(Saved data entries)
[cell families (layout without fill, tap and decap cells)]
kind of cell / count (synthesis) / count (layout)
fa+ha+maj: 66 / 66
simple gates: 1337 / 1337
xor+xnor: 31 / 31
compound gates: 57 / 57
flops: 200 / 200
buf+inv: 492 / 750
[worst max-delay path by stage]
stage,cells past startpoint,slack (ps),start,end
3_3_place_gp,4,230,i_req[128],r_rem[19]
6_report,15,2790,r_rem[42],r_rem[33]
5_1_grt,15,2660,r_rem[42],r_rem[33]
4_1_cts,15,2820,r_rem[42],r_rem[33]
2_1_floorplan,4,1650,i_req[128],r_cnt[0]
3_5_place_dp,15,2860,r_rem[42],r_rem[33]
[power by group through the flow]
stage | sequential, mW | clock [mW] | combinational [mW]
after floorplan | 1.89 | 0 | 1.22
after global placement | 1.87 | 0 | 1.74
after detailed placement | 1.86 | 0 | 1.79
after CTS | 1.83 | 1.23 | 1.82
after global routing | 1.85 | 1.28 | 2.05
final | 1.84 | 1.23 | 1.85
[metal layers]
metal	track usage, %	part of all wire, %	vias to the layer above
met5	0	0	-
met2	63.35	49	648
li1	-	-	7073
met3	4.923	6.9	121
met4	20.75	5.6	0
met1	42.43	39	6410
==> src/rtl/pcm_pkg.sv <==
`timescale 1ns / 1ps
`default_nettype none
// ----------------------------------------------------------------------------
// pcm_pkg
// Types and constants shared by the pixel channel mapper modules.
// ----------------------------------------------------------------------------
package pcm_pkg;

    // field widths
    localparam int CH_W      = 12;
    localparam int VAL_W     = 8;
    localparam int GIDX_W    = 8;
    localparam int OADDR_W   = 12;
    localparam int BPP_W     = 3;
    localparam int COFF_W    = 8;
    localparam int ZIG_W     = 13;
    localparam int GRP_W     = 7;
    localparam int BRI_W     = 9;
    localparam int BUF_W     = 13;
    localparam int CFG_IDX_W = 3;
    localparam int CFG_DAT_W = 13;

    localparam int IN_DATA_W  = 32;
    localparam int OUT_DATA_W = 24;

    localparam int GAMMA_DEPTH = 256;

    // pixel index after the divide by bytes per pixel
    localparam int PIX_W = 11;
    // pixel index after zig-zag folding
    localparam int FPIX_W = 14;
    // internal byte address, wide enough for pixel * group * bpp + offset
    localparam int ADDR_W = 24;

    // zig-zag divider: one quotient bit per cycle
    localparam int DIV_STEPS = PIX_W;
    localparam int DIV_CNT_W = 4;

    // floor(ch / 3) as (ch * RECIP3) >> RECIP3_SHIFT for 12-bit ch
    localparam logic [CH_W-1:0] RECIP3       = 12'd2731;
    localparam int              RECIP3_SHIFT = 13;

    localparam int SCALE_SHIFT = 8;

    // register reset values
    localparam logic [BPP_W-1:0]  BPP_RST  = 3'd3;
    localparam logic [COFF_W-1:0] COFF_RST = 8'd228;
    localparam logic [ZIG_W-1:0]  ZIG_RST  = 13'd1;
    localparam logic [GRP_W-1:0]  GRP_RST  = 7'd1;
    localparam logic [BRI_W-1:0]  BRI_RST  = 9'd256;
    localparam logic [BUF_W-1:0]  BUF_RST  = 13'd4096;

    localparam logic [BPP_W-1:0] BPP_FOUR  = 3'd4;
    localparam logic [BRI_W-1:0] BRI_FULL  = 9'd256;

    // item kinds on the input tuser
    localparam logic OP_LOAD = 1'b0;
    localparam logic OP_MAP  = 1'b1;

    // configuration register indexes
    typedef enum logic [CFG_IDX_W-1:0] {
        CFG_BPP    = 3'd0,
        CFG_COFF   = 3'd1,
        CFG_ZIG    = 3'd2,
        CFG_GROUP  = 3'd3,
        CFG_BRIGHT = 3'd4,
        CFG_BUFFER = 3'd5
    } cfg_idx_t;

    typedef struct packed {
        logic [BPP_W-1:0]  bytes_per_pixel;
        logic [COFF_W-1:0] color_offsets;
        logic [ZIG_W-1:0]  zigzag_size;
        logic [GRP_W-1:0]  group_size;
        logic [BRI_W-1:0]  brightness_scale;
        logic [BUF_W-1:0]  buffer_bytes;
    } cfg_t;

    typedef enum logic [2:0] {
        ST_IDLE,
        ST_LOAD,
        ST_DIV,
        ST_FOLD,
        ST_SCALE,
        ST_EMIT
    } state_t;

    // controller to datapath
    typedef struct packed {
        logic capture;
        logic div_step;
        logic fold;
        logic scale;
        logic emit_map;
        logic emit_null;
    } cmd_t;

    // datapath to controller
    typedef struct packed {
        logic out_free;
        logic div_last;
        logic emit_done;
    } sts_t;

endpackage : pcm_pkg
`default_nettype wire

==> src/rtl/pcm_ctrl.sv <==
`timescale 1ns / 1ps
`default_nettype none
// ----------------------------------------------------------------------------
// pcm_ctrl
// Sequencer for one item: capture, then for a map divide, fold, scale and emit beats, or for a load emit one beat.
// ----------------------------------------------------------------------------
module pcm_ctrl (
    input  wire logic         clk,
    input  wire logic         rst_n,
    input  wire logic         in_valid,
    input  wire logic         in_op,
    output logic              in_ready,
    input  wire pcm_pkg::sts_t sts,
    output pcm_pkg::cmd_t     cmd
);
    import pcm_pkg::*;

    state_t state_reg;
    state_t state_next;

    // state register
    always_ff @(posedge clk or negedge rst_n)
    begin
        if (!rst_n)
        begin
            state_reg <= ST_IDLE;
        end
        else
        begin
            state_reg <= state_next;
        end
    end

    // next state and commands
    always_comb
    begin
        state_next = state_reg;
        cmd        = '0;
        in_ready   = 1'b0;
        unique case (state_reg)
            ST_IDLE:
            begin
                in_ready = 1'b1;
                if (in_valid)
                begin
                    cmd.capture = 1'b1;
                    state_next  = (in_op == OP_MAP) ? ST_DIV : ST_LOAD;
                end
            end
            ST_LOAD:
            begin
                if (sts.out_free)
                begin
                    cmd.emit_null = 1'b1;
                    state_next    = ST_IDLE;
                end
            end
            ST_DIV:
            begin
                cmd.div_step = 1'b1;
                if (sts.div_last)
                begin
                    state_next = ST_FOLD;
                end
            end
            ST_FOLD:
            begin
                cmd.fold   = 1'b1;
                state_next = ST_SCALE;
            end
            ST_SCALE:
            begin
                cmd.scale  = 1'b1;
                state_next = ST_EMIT;
            end
            ST_EMIT:
            begin
                if (sts.out_free)
                begin
                    cmd.emit_map = 1'b1;
                    if (sts.emit_done)
                    begin
                        state_next = ST_IDLE;
                    end
                end
            end
            default:
            begin
                state_next = ST_IDLE;
            end
        endcase
    end

endmodule : pcm_ctrl
`default_nettype wire

==> src/rtl/pcm_dp.sv <==
`timescale 1ns / 1ps
`default_nettype none
// ----------------------------------------------------------------------------
// pcm_dp
// Datapath: gamma memory, channel split, zig-zag divider, address and
// intensity arithmetic, copy counter and output register.
// ----------------------------------------------------------------------------
module pcm_dp #(
    parameter int BUFFER_DEPTH = 4096,
    parameter int MAX_GROUP    = 64
) (
    input  wire logic                           clk,
    input  wire logic                           rst_n,
    input  wire pcm_pkg::cmd_t                  cmd,
    output pcm_pkg::sts_t                       sts,
    input  wire pcm_pkg::cfg_t                  cfg,
    input  wire logic [pcm_pkg::IN_DATA_W-1:0]  in_data,
    input  wire logic                           in_op,
    input  wire logic                           out_ready,
    output logic                                out_valid,
    output logic [pcm_pkg::OUT_DATA_W-1:0]      out_data,
    output logic                                out_user,
    output logic                                out_last
);
    import pcm_pkg::*;

    localparam logic [ADDR_W-1:0] DEPTH_LIM = ADDR_W'(BUFFER_DEPTH);
    localparam logic [GRP_W-1:0]  GRP_MAX   = GRP_W'(MAX_GROUP);

    // input fields
    logic [CH_W-1:0]   in_ch;
    logic [VAL_W-1:0]  in_val;
    logic [GIDX_W-1:0] in_gidx;
    assign in_ch   = in_data[CH_W-1:0];
    assign in_val  = in_data[CH_W+VAL_W-1:CH_W];
    assign in_gidx = in_data[CH_W+VAL_W+GIDX_W-1:CH_W+VAL_W];

    // clamped configuration
    logic              bpp_four;
    logic [2:0]        bpp;
    logic [GRP_W-1:0]  grp;
    logic [BRI_W-1:0]  bri;
    logic [ADDR_W-1:0] buf_ext;
    logic [ADDR_W-1:0] limit;
    logic              zig_on;

    assign bpp_four = (cfg.bytes_per_pixel == BPP_FOUR);
    assign bpp      = bpp_four ? 3'd4 : 3'd3;
    assign bri      = (cfg.brightness_scale > BRI_FULL) ? BRI_FULL : cfg.brightness_scale;
    assign buf_ext  = ADDR_W'(cfg.buffer_bytes);
    assign limit    = (buf_ext < DEPTH_LIM) ? buf_ext : DEPTH_LIM;
    assign zig_on   = (cfg.zigzag_size > ZIG_W'(1));

    always_comb
    begin
        priority if (cfg.group_size == '0)
        begin
            grp = GRP_W'(1);
        end
        else if (cfg.group_size > GRP_MAX)
        begin
            grp = GRP_MAX;
        end
        else
        begin
            grp = cfg.group_size;
        end
    end

    // gamma memory, written by load beats, read at capture
    logic [VAL_W-1:0] gamma_mem [GAMMA_DEPTH];
    logic [VAL_W-1:0] gamma_q_reg;

    always_ff @(posedge clk)
    begin
        if (cmd.capture)
        begin
            if (in_op == OP_LOAD)
            begin
                gamma_mem[in_gidx] <= in_val;
            end
            gamma_q_reg <= gamma_mem[in_val];
        end
    end

    // channel split into pixel and colour slot
    logic [2*CH_W-1:0] ch_prod;
    logic [PIX_W-1:0]  pix_div3;
    logic [CH_W-1:0]   rem3_full;
    logic [PIX_W-1:0]  pix_split;
    logic [1:0]        col_split;

    assign ch_prod   = in_ch * RECIP3;
    assign pix_div3  = ch_prod[RECIP3_SHIFT+PIX_W-1:RECIP3_SHIFT];
    assign rem3_full = in_ch - (CH_W'(pix_div3) + CH_W'({pix_div3, 1'b0}));
    assign pix_split = bpp_four ? PIX_W'(in_ch >> 2) : pix_div3;
    assign col_split = bpp_four ? in_ch[1:0] : rem3_full[1:0];

    // zig-zag divider: pixel / zigzag_size, restoring, one bit per cycle
    logic [PIX_W-1:0]     pix_reg;
    logic [1:0]           col_reg;
    logic [PIX_W-1:0]     quo_reg;
    logic [PIX_W-1:0]     quo_next;
    logic [ZIG_W-1:0]     rem_reg;
    logic [ZIG_W-1:0]     rem_next;
    logic [DIV_CNT_W-1:0] dcnt_reg;
    logic [ZIG_W:0]       trial;
    logic                 trial_ge;

    assign trial    = {rem_reg, quo_reg[PIX_W-1]};
    assign trial_ge = (trial >= {1'b0, cfg.zigzag_size});

    always_comb
    begin
        quo_next = {quo_reg[PIX_W-2:0], trial_ge};
        rem_next = trial_ge ? ZIG_W'(trial - {1'b0, cfg.zigzag_size}) : trial[ZIG_W-1:0];
    end

    always_ff @(posedge clk or negedge rst_n)
    begin
        if (!rst_n)
        begin
            dcnt_reg <= '0;
        end
        else if (cmd.capture)
        begin
            dcnt_reg <= '0;
        end
        else if (cmd.div_step)
        begin
            dcnt_reg <= dcnt_reg + DIV_CNT_W'(1);
        end
    end

    always_ff @(posedge clk)
    begin
        if (cmd.capture)
        begin
            pix_reg <= pix_split;
            col_reg <= col_split;
            quo_reg <= pix_split;
            rem_reg <= '0;
        end
        else if (cmd.div_step)
        begin
            quo_reg <= quo_next;
            rem_reg <= rem_next;
        end
    end

    // fold odd runs and scale intensity
    logic [FPIX_W-1:0]        fpix;
    logic [FPIX_W+GRP_W-1:0]  pg_reg;
    logic [VAL_W+BRI_W-1:0]   inten_prod;
    logic [VAL_W-1:0]         inten_reg;

    assign fpix = (zig_on && quo_reg[0])
                ? FPIX_W'(FPIX_W'(pix_reg) + FPIX_W'(cfg.zigzag_size) - FPIX_W'(1)
                          - FPIX_W'({rem_reg, 1'b0}))
                : FPIX_W'(pix_reg);
    assign inten_prod = gamma_q_reg * bri;

    always_ff @(posedge clk)
    begin
        if (cmd.fold)
        begin
            pg_reg <= fpix * grp;
            if (inten_prod[VAL_W+BRI_W-1:SCALE_SHIFT] > (VAL_W+BRI_W-SCALE_SHIFT)'(8'hFF))
            begin
                inten_reg <= 8'hFF;
            end
            else
            begin
                inten_reg <= inten_prod[SCALE_SHIFT+VAL_W-1:SCALE_SHIFT];
            end
        end
    end

    // base address and copy walk
    logic [ADDR_W-1:0] addr_reg;
    logic [ADDR_W-1:0] addr_step;
    logic [ADDR_W-1:0] pg_ext;
    logic [1:0]        coff;
    logic [GRP_W-1:0]  kcnt_reg;
    logic              at_end;
    logic              last_copy;

    assign pg_ext    = ADDR_W'(pg_reg);
    assign coff      = cfg.color_offsets[{col_reg, 1'b0} +: 2];
    assign addr_step = addr_reg + ADDR_W'(bpp);
    assign at_end    = (addr_reg >= limit);
    assign last_copy = (kcnt_reg == grp - GRP_W'(1)) || (addr_step >= limit);

    always_ff @(posedge clk)
    begin
        if (cmd.scale)
        begin
            addr_reg <= (bpp_four ? {pg_ext[ADDR_W-3:0], 2'b00}
                                  : ADDR_W'({pg_ext[ADDR_W-2:0], 1'b0} + pg_ext))
                        + ADDR_W'(coff);
            kcnt_reg <= '0;
        end
        else if (cmd.emit_map)
        begin
            addr_reg <= addr_step;
            kcnt_reg <= kcnt_reg + GRP_W'(1);
        end
    end

    // output register
    logic                  ovalid_reg;
    logic [OADDR_W-1:0]    oaddr_reg;
    logic [VAL_W-1:0]      oint_reg;
    logic                  owv_reg;
    logic                  olast_reg;
    logic                  emit_any;
    logic                  emit_write;

    assign emit_any   = cmd.emit_map || cmd.emit_null;
    assign emit_write = cmd.emit_map && !at_end;

    always_ff @(posedge clk or negedge rst_n)
    begin
        if (!rst_n)
        begin
            ovalid_reg <= 1'b0;
        end
        else if (emit_any)
        begin
            ovalid_reg <= 1'b1;
        end
        else if (out_ready)
        begin
            ovalid_reg <= 1'b0;
        end
    end

    always_ff @(posedge clk)
    begin
        if (emit_any)
        begin
            owv_reg   <= emit_write;
            oaddr_reg <= emit_write ? addr_reg[OADDR_W-1:0] : '0;
            oint_reg  <= emit_write ? inten_reg : '0;
            olast_reg <= emit_write ? last_copy : 1'b1;
        end
    end

    assign out_valid = ovalid_reg;
    assign out_data  = {4'b0000, oint_reg, oaddr_reg};
    assign out_user  = owv_reg;
    assign out_last  = olast_reg;

    // status
    assign sts.out_free  = !ovalid_reg || out_ready;
    assign sts.div_last  = (dcnt_reg == DIV_CNT_W'(DIV_STEPS - 1));
    assign sts.emit_done = at_end || last_copy;

endmodule : pcm_dp
`default_nettype wire

==> src/rtl/pixel_channel_mapper.sv <==
`timescale 1ns / 1ps
`default_nettype none
// ----------------------------------------------------------------------------
// pixel_channel_mapper
// Maps one lighting channel beat onto pixel buffer byte writes.
// ----------------------------------------------------------------------------
// Input stream: tuser selects a gamma entry load (0) or a channel map (1);
// tdata carries channel, value and gamma index. Output stream: tdata carries
// address and intensity, tuser is the write flag, tlast marks the final beat
// of each input. The configuration port writes one register per enabled
// clock edge; it is to be written only while the block is idle, and the
// block itself does not enforce this. A load beat passes from capture
// through the load state into the output register. A map beat runs a capture
// step, the bit-serial zig-zag divider, a fold and an address step, then one
// result per cycle while the receiver accepts, for each copy (up to
// group_size, at most MAX_GROUP, and stopping at the buffer end).
// A new input is taken once the last result sits in the output register.
// When the receiver stalls, the output register holds and the sequencer
// waits. Reset clears control state and restores register defaults; the
// gamma table is not cleared and must be loaded before use.
// ----------------------------------------------------------------------------
module pixel_channel_mapper #(
    parameter int BUFFER_DEPTH = 4096,
    parameter int MAX_GROUP    = 64
) (
    input  wire logic                             clk,
    input  wire logic                             rst_n,
    // beat in
    input  wire logic                             s_axis_tvalid,
    output logic                                  s_axis_tready,
    input  wire logic [pcm_pkg::IN_DATA_W-1:0]    s_axis_tdata,  // channel, value, gamma_index
    input  wire logic                             s_axis_tuser,  // op
    // beat out
    output logic                                  m_axis_tvalid,
    input  wire logic                             m_axis_tready,
    output logic [pcm_pkg::OUT_DATA_W-1:0]        m_axis_tdata,  // address, intensity
    output logic                                  m_axis_tuser,  // write_valid
    output logic                                  m_axis_tlast,
    // register writes
    input  wire logic                             cfg_we,
    input  wire logic [pcm_pkg::CFG_IDX_W-1:0]    cfg_index,
    input  wire logic [pcm_pkg::CFG_DAT_W-1:0]    cfg_wdata
);
    import pcm_pkg::*;

    cfg_t cfg_reg;
    cmd_t cmd;
    sts_t sts;

    // configuration registers
    always_ff @(posedge clk or negedge rst_n)
    begin
        if (!rst_n)
        begin
            cfg_reg.bytes_per_pixel  <= BPP_RST;
            cfg_reg.color_offsets    <= COFF_RST;
            cfg_reg.zigzag_size      <= ZIG_RST;
            cfg_reg.group_size       <= GRP_RST;
            cfg_reg.brightness_scale <= BRI_RST;
            cfg_reg.buffer_bytes     <= BUF_RST;
        end
        else if (cfg_we)
        begin
            unique case (cfg_index)
                CFG_BPP:    cfg_reg.bytes_per_pixel  <= cfg_wdata[BPP_W-1:0];
                CFG_COFF:   cfg_reg.color_offsets    <= cfg_wdata[COFF_W-1:0];
                CFG_ZIG:    cfg_reg.zigzag_size      <= cfg_wdata[ZIG_W-1:0];
                CFG_GROUP:  cfg_reg.group_size       <= cfg_wdata[GRP_W-1:0];
                CFG_BRIGHT: cfg_reg.brightness_scale <= cfg_wdata[BRI_W-1:0];
                CFG_BUFFER: cfg_reg.buffer_bytes     <= cfg_wdata[BUF_W-1:0];
                default:    ;
            endcase
        end
    end

    // sequencer
    pcm_ctrl u_ctrl (
        .clk      (clk),
        .rst_n    (rst_n),
        .in_valid (s_axis_tvalid),
        .in_op    (s_axis_tuser),
        .in_ready (s_axis_tready),
        .sts      (sts),
        .cmd      (cmd)
    );

    // datapath
    pcm_dp #(
        .BUFFER_DEPTH (BUFFER_DEPTH),
        .MAX_GROUP    (MAX_GROUP)
    ) u_dp (
        .clk       (clk),
        .rst_n     (rst_n),
        .cmd       (cmd),
        .sts       (sts),
        .cfg       (cfg_reg),
        .in_data   (s_axis_tdata),
        .in_op     (s_axis_tuser),
        .out_ready (m_axis_tready),
        .out_valid (m_axis_tvalid),
        .out_data  (m_axis_tdata),
        .out_user  (m_axis_tuser),
        .out_last  (m_axis_tlast)
    );

endmodule : pixel_channel_mapper
`default_nettype wire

• What to do: Look through the records for the word "global". Every line that has it should be copied.

• Solution:
after global placement | 1.87 | 0 | 1.74
after global routing | 1.85 | 1.28 | 2.05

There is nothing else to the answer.